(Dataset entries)
────────────────

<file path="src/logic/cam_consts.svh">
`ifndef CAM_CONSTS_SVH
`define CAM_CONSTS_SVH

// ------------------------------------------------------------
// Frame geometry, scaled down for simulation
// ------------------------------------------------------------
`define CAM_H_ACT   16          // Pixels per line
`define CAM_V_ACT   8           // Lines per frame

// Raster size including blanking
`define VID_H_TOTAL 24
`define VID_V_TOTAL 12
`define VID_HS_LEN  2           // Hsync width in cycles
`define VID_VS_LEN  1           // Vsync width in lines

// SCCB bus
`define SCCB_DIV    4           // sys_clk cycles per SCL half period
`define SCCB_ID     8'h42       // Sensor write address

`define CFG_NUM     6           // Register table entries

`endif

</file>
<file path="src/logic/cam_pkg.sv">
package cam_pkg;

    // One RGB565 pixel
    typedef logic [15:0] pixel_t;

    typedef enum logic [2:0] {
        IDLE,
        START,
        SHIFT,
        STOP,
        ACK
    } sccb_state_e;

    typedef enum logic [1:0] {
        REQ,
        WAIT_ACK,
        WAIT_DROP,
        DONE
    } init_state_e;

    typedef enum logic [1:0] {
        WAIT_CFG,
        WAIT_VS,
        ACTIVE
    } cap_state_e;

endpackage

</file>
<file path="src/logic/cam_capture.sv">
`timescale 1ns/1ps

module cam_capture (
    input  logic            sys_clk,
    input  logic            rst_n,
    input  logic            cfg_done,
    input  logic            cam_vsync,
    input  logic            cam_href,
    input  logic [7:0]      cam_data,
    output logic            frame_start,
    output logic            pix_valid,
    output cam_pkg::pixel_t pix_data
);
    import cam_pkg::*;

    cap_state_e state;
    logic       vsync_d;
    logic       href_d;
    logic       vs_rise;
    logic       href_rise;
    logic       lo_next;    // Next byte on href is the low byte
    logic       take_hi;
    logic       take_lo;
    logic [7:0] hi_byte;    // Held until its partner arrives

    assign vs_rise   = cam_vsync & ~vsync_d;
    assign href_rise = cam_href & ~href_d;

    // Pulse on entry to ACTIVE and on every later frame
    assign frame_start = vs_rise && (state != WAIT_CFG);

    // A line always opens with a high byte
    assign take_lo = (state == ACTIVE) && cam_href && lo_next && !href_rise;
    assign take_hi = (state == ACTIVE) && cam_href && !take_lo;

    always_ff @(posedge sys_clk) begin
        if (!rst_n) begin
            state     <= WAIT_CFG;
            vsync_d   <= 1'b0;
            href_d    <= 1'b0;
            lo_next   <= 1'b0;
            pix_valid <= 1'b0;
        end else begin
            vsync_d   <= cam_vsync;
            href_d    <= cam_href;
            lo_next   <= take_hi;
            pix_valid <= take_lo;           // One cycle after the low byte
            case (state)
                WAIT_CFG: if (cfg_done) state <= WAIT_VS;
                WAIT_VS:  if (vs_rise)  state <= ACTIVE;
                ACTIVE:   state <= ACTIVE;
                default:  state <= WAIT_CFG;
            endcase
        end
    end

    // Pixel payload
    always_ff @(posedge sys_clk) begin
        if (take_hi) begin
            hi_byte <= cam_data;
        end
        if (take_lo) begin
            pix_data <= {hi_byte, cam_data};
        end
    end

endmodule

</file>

────────────────

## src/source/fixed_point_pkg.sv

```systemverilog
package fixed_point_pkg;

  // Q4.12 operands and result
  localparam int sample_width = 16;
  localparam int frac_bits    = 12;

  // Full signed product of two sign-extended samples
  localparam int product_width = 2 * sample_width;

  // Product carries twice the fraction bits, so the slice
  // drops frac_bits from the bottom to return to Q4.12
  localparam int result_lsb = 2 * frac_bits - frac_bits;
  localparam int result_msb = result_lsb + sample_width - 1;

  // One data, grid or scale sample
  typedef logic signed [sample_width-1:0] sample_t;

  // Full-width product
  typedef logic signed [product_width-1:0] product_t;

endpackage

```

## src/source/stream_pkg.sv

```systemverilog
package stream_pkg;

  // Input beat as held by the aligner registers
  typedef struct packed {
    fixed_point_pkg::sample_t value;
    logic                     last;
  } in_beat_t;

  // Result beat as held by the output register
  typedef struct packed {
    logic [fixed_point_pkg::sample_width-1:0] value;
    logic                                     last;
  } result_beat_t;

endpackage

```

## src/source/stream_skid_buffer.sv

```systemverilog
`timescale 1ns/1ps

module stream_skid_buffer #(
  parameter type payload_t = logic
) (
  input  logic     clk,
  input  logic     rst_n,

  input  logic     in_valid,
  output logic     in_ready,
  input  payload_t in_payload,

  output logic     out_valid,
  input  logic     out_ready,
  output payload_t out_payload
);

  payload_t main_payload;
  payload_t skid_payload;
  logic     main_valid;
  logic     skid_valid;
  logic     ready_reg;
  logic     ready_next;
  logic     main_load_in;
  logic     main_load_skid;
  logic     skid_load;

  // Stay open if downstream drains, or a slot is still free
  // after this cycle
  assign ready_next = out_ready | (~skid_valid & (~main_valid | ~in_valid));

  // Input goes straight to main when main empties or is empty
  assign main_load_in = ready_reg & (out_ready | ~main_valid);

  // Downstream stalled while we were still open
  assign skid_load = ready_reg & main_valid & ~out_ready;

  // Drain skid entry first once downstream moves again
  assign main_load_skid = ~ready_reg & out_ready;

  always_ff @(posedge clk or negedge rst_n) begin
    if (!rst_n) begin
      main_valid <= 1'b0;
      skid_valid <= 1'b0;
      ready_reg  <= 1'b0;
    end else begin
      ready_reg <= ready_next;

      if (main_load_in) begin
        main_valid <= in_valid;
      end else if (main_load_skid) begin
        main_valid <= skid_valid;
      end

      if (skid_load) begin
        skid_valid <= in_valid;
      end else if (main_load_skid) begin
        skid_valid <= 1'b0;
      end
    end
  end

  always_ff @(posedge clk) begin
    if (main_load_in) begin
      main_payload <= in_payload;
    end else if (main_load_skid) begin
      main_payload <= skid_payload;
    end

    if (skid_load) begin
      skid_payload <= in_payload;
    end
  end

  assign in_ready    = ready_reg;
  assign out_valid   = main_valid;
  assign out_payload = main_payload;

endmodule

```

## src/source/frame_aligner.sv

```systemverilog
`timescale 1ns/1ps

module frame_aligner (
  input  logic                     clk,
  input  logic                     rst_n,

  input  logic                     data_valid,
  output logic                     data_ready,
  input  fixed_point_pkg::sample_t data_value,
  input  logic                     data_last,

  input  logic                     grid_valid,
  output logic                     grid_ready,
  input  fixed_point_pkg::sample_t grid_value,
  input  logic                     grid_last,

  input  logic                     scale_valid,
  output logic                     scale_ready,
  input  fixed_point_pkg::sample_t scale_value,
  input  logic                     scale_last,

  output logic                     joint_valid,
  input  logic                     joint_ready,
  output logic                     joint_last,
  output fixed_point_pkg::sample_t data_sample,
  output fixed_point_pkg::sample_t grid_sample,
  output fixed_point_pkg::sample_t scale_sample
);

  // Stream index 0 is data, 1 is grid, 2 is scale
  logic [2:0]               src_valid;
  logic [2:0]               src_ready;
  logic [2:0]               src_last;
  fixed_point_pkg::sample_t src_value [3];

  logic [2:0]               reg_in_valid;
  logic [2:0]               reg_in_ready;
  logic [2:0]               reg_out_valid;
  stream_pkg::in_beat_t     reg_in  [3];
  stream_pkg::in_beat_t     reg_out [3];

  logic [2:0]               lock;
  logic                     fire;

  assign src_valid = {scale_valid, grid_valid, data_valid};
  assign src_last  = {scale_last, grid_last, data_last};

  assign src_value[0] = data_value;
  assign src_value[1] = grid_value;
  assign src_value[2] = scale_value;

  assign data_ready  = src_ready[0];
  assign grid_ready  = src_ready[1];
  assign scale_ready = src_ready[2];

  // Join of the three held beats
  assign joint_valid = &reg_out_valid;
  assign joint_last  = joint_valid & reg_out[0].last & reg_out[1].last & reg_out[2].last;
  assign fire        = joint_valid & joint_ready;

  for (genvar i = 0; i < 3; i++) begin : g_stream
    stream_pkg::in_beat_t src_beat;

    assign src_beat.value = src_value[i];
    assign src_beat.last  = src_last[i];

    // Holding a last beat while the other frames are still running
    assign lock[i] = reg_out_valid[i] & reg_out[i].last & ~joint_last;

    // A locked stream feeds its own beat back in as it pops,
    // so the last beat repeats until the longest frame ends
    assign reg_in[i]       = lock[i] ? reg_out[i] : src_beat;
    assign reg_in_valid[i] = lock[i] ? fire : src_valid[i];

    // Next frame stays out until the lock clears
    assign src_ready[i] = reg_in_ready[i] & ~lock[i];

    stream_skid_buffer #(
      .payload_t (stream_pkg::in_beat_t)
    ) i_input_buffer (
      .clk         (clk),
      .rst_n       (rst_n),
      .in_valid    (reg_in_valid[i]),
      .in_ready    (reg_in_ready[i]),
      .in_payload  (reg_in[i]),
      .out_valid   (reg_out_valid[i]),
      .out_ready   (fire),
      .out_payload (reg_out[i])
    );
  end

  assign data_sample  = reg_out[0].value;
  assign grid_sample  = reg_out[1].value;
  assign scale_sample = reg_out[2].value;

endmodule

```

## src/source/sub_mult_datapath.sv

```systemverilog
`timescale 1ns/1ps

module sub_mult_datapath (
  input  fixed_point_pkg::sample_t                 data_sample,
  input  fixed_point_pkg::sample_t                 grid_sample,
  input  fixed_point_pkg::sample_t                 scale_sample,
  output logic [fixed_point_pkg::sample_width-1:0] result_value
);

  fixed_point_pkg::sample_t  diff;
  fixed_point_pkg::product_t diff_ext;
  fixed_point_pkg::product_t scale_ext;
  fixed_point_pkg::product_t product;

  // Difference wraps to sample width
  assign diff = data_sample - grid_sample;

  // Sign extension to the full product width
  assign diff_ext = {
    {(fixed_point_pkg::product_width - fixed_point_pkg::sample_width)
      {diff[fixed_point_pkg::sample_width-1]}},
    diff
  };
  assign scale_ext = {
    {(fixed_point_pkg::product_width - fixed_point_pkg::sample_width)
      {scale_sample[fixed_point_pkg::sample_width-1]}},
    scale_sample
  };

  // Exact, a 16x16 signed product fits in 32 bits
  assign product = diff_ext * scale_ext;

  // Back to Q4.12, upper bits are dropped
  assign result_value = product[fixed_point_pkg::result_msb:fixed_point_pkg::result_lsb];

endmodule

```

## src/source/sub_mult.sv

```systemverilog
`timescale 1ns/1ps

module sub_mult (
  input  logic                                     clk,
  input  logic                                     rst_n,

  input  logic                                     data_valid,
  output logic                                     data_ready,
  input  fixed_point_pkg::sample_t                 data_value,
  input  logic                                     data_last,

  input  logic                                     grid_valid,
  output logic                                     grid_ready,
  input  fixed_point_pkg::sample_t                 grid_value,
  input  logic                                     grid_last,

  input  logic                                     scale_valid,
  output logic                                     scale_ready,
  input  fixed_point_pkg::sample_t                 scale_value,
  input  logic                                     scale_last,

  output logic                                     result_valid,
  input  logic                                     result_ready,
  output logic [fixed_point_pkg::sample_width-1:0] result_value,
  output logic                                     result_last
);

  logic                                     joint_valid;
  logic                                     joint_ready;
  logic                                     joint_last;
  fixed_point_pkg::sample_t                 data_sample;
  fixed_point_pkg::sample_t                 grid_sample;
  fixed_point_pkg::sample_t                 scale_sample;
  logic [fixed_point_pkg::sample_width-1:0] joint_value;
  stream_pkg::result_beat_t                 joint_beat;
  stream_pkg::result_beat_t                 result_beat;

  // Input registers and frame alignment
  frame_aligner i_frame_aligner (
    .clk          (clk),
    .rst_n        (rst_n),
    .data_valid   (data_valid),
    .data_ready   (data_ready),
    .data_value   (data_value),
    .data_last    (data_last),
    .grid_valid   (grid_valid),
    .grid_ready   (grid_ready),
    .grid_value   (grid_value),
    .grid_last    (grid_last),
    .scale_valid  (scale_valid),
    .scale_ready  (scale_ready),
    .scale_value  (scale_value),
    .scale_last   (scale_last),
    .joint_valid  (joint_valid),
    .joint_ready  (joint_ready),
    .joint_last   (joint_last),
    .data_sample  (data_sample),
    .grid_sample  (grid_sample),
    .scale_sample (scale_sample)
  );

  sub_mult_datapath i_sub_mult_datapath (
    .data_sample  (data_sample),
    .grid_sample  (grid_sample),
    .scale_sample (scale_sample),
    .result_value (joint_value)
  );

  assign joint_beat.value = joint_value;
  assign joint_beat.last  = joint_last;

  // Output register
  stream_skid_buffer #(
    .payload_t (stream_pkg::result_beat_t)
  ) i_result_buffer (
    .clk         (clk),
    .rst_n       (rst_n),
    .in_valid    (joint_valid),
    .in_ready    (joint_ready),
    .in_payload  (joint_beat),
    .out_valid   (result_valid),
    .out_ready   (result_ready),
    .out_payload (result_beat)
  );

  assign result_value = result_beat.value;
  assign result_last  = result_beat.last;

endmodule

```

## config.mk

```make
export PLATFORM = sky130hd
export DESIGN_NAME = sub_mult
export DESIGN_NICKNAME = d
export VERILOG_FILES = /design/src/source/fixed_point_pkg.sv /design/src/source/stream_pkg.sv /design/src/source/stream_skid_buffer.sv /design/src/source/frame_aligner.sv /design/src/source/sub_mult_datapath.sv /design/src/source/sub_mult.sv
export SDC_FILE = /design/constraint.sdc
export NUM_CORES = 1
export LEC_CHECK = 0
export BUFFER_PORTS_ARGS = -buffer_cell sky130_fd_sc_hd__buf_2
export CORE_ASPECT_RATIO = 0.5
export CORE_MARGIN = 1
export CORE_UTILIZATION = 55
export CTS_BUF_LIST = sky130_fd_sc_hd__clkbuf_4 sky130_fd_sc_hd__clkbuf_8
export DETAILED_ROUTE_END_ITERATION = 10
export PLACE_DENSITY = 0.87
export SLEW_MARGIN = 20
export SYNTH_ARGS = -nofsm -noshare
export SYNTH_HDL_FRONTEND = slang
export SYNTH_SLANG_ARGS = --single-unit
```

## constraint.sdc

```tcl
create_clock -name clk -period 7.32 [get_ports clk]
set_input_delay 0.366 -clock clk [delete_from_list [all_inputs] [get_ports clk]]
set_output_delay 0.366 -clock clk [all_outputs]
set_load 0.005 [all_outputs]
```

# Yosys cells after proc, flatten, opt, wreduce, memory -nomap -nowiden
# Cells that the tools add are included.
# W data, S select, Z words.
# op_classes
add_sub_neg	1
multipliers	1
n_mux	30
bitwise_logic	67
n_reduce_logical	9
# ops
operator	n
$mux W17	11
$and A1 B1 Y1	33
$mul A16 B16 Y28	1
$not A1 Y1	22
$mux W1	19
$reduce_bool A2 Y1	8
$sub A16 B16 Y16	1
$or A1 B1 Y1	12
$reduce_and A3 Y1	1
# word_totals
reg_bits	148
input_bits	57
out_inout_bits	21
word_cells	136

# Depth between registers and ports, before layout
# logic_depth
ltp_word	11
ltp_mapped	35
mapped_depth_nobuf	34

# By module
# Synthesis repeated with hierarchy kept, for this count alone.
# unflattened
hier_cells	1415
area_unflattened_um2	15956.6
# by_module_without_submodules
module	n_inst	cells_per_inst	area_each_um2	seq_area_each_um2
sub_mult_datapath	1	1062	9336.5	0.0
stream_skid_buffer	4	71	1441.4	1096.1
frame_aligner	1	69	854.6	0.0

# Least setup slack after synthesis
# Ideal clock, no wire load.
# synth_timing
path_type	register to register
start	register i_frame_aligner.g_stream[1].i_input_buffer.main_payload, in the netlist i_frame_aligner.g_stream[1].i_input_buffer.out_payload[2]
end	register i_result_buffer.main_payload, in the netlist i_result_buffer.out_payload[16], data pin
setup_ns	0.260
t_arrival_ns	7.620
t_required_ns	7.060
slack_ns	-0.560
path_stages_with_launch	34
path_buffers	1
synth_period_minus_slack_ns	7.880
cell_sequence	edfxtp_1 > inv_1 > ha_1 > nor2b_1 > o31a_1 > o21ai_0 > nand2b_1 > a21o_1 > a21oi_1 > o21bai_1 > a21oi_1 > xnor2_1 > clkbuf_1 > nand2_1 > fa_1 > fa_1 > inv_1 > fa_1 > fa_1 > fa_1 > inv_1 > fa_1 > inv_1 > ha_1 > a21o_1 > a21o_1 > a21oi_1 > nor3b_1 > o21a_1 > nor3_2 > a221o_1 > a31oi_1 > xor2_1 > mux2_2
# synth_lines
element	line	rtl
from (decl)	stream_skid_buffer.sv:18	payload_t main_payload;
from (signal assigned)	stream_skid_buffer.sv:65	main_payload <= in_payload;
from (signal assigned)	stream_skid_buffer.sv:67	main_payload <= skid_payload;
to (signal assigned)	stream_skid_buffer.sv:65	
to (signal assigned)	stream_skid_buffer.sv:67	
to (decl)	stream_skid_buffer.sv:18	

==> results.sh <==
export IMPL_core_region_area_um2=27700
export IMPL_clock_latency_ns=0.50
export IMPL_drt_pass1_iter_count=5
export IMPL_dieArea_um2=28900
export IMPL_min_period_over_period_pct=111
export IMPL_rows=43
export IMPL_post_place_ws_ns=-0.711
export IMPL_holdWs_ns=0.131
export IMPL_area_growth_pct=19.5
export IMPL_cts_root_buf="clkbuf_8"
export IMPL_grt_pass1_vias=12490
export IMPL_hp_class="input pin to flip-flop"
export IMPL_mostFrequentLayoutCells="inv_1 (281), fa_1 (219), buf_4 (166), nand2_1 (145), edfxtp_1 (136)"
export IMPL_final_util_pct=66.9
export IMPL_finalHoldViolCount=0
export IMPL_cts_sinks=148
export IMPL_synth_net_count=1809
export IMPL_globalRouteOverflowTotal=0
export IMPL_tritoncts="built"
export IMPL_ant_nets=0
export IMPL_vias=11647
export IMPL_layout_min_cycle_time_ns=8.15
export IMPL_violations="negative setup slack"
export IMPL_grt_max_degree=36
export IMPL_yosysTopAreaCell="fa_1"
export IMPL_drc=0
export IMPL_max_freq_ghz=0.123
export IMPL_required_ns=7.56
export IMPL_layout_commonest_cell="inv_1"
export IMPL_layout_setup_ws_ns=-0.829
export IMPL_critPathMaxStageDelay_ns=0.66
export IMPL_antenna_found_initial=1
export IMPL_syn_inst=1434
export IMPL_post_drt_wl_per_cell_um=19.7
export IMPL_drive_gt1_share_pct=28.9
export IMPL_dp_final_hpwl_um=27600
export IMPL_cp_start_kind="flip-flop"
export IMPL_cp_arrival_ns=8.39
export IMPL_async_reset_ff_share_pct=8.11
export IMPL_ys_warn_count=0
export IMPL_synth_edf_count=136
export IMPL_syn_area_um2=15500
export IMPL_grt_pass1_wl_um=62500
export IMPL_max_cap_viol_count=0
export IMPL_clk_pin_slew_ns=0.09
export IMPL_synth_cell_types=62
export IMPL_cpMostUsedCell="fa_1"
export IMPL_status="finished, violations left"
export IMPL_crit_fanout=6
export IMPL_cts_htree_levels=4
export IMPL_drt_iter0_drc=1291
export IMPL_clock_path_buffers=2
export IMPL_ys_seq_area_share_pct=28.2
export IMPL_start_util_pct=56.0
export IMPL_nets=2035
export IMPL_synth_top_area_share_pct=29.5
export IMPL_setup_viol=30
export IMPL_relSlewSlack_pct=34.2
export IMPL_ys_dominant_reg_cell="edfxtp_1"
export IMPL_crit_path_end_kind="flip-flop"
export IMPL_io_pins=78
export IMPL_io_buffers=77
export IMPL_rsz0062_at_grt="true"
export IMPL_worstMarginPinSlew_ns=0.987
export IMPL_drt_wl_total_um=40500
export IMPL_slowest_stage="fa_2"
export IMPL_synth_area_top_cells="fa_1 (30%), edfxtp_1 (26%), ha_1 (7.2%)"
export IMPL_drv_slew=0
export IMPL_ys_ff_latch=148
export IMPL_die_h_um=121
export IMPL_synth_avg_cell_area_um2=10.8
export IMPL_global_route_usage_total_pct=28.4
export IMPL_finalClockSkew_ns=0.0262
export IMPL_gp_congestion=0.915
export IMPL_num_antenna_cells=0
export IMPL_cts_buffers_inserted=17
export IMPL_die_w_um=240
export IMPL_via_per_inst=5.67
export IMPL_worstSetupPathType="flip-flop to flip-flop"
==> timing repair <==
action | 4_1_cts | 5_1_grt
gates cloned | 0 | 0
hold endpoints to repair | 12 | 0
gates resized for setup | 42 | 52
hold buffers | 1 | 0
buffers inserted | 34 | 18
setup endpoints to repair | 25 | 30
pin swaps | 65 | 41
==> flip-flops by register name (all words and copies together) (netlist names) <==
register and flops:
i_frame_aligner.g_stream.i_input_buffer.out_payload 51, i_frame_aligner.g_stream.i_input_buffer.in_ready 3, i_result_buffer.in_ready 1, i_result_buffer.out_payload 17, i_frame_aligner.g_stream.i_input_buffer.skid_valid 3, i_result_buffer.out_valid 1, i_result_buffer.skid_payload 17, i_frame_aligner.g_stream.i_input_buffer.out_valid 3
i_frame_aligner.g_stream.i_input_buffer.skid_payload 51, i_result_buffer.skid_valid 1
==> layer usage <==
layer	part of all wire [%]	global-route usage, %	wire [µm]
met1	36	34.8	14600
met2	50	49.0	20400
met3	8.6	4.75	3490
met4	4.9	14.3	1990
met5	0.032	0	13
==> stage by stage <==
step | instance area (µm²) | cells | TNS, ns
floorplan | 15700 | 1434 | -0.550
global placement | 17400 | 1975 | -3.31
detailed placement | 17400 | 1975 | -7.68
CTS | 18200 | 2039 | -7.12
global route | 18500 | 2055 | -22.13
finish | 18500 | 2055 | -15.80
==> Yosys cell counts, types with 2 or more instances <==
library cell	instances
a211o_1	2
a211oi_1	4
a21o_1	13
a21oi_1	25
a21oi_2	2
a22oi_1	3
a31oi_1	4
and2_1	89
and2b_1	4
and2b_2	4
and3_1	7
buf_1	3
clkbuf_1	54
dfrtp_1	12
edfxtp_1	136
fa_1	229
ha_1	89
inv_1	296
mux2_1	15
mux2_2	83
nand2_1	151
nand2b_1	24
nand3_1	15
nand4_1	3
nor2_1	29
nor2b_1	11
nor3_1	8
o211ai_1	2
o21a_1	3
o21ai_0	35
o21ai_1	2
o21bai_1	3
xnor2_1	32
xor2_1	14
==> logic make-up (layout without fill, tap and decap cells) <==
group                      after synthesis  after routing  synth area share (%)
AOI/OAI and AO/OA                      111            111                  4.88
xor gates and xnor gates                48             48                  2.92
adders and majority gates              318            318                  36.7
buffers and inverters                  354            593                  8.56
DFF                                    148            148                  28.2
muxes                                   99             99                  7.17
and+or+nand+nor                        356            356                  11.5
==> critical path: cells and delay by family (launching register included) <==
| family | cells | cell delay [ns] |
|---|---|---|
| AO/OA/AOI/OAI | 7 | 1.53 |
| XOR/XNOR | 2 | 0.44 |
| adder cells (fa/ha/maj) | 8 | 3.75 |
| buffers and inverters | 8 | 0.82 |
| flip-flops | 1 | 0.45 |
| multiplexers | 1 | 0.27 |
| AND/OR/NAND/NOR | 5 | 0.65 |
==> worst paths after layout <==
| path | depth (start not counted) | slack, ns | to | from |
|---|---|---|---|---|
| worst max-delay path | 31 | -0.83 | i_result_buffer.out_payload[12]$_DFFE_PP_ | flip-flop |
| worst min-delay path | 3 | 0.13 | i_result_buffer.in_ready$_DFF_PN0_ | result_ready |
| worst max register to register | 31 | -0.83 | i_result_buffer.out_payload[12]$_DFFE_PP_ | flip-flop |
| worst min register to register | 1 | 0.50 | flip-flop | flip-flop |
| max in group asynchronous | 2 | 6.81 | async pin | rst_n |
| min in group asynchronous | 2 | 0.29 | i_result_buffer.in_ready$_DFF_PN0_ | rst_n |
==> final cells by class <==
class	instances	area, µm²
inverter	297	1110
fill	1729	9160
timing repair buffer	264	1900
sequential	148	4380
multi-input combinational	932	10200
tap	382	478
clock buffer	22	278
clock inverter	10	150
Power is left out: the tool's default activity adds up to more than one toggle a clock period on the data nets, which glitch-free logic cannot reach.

────────────────

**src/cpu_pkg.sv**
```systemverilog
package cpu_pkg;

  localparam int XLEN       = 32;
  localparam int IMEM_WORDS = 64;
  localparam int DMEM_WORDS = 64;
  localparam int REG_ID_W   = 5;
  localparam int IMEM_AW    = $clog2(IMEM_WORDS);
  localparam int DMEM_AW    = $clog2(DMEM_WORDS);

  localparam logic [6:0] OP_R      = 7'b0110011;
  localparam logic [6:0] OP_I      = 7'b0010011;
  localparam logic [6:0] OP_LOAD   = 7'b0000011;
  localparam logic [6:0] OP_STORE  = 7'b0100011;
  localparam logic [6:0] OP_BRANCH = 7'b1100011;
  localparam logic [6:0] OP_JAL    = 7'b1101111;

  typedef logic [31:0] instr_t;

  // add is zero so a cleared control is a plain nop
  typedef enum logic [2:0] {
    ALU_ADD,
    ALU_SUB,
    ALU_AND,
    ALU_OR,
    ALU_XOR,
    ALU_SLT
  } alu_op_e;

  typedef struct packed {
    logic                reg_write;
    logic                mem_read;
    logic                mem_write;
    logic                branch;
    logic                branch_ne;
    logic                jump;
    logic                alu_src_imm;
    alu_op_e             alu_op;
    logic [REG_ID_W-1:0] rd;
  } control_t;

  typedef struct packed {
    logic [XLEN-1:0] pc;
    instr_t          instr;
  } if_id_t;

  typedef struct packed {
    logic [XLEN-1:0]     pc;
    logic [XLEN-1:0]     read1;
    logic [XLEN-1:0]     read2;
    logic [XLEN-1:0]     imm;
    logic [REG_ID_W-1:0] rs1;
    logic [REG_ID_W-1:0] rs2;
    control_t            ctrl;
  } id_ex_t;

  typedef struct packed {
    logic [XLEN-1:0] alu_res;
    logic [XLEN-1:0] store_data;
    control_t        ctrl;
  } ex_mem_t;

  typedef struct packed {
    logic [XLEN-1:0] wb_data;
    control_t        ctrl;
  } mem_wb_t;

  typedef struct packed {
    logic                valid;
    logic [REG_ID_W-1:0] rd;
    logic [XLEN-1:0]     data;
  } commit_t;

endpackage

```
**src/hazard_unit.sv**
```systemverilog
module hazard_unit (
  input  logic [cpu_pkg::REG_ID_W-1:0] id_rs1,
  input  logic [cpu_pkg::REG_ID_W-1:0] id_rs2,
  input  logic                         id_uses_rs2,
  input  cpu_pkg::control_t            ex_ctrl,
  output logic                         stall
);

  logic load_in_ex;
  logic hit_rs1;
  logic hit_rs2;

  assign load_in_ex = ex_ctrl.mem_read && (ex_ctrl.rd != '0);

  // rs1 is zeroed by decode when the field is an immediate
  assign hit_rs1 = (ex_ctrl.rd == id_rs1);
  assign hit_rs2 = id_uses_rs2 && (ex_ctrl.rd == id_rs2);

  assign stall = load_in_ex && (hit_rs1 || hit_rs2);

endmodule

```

────────────────

- WHAT THE EXERCISE ASKS
Both the line containing "Sensor write address" and the line containing "assign href_rise = cam_href & ~href_d;" belong in the answer. Print them and every line above that falls between them exactly, and no others.

- ANSWER BOX
`define SCCB_ID     8'h42       // Sensor write address

`define CFG_NUM     6           // Register table entries

`endif

</file>
<file path="src/logic/cam_pkg.sv">
package cam_pkg;

    // One RGB565 pixel
    typedef logic [15:0] pixel_t;

    typedef enum logic [2:0] {
        IDLE,
        START,
        SHIFT,
        STOP,
        ACK
    } sccb_state_e;

    typedef enum logic [1:0] {
        REQ,
        WAIT_ACK,
        WAIT_DROP,
        DONE
    } init_state_e;

    typedef enum logic [1:0] {
        WAIT_CFG,
        WAIT_VS,
        ACTIVE
    } cap_state_e;

endpackage

</file>
<file path="src/logic/cam_capture.sv">
`timescale 1ns/1ps

module cam_capture (
    input  logic            sys_clk,
    input  logic            rst_n,
    input  logic            cfg_done,
    input  logic            cam_vsync,
    input  logic            cam_href,
    input  logic [7:0]      cam_data,
    output logic            frame_start,
    output logic            pix_valid,
    output cam_pkg::pixel_t pix_data
);
    import cam_pkg::*;

    cap_state_e state;
    logic       vsync_d;
    logic       href_d;
    logic       vs_rise;
    logic       href_rise;
    logic       lo_next;    // Next byte on href is the low byte
    logic       take_hi;
    logic       take_lo;
    logic [7:0] hi_byte;    // Held until its partner arrives

    assign vs_rise   = cam_vsync & ~vsync_d;
    assign href_rise = cam_href & ~href_d;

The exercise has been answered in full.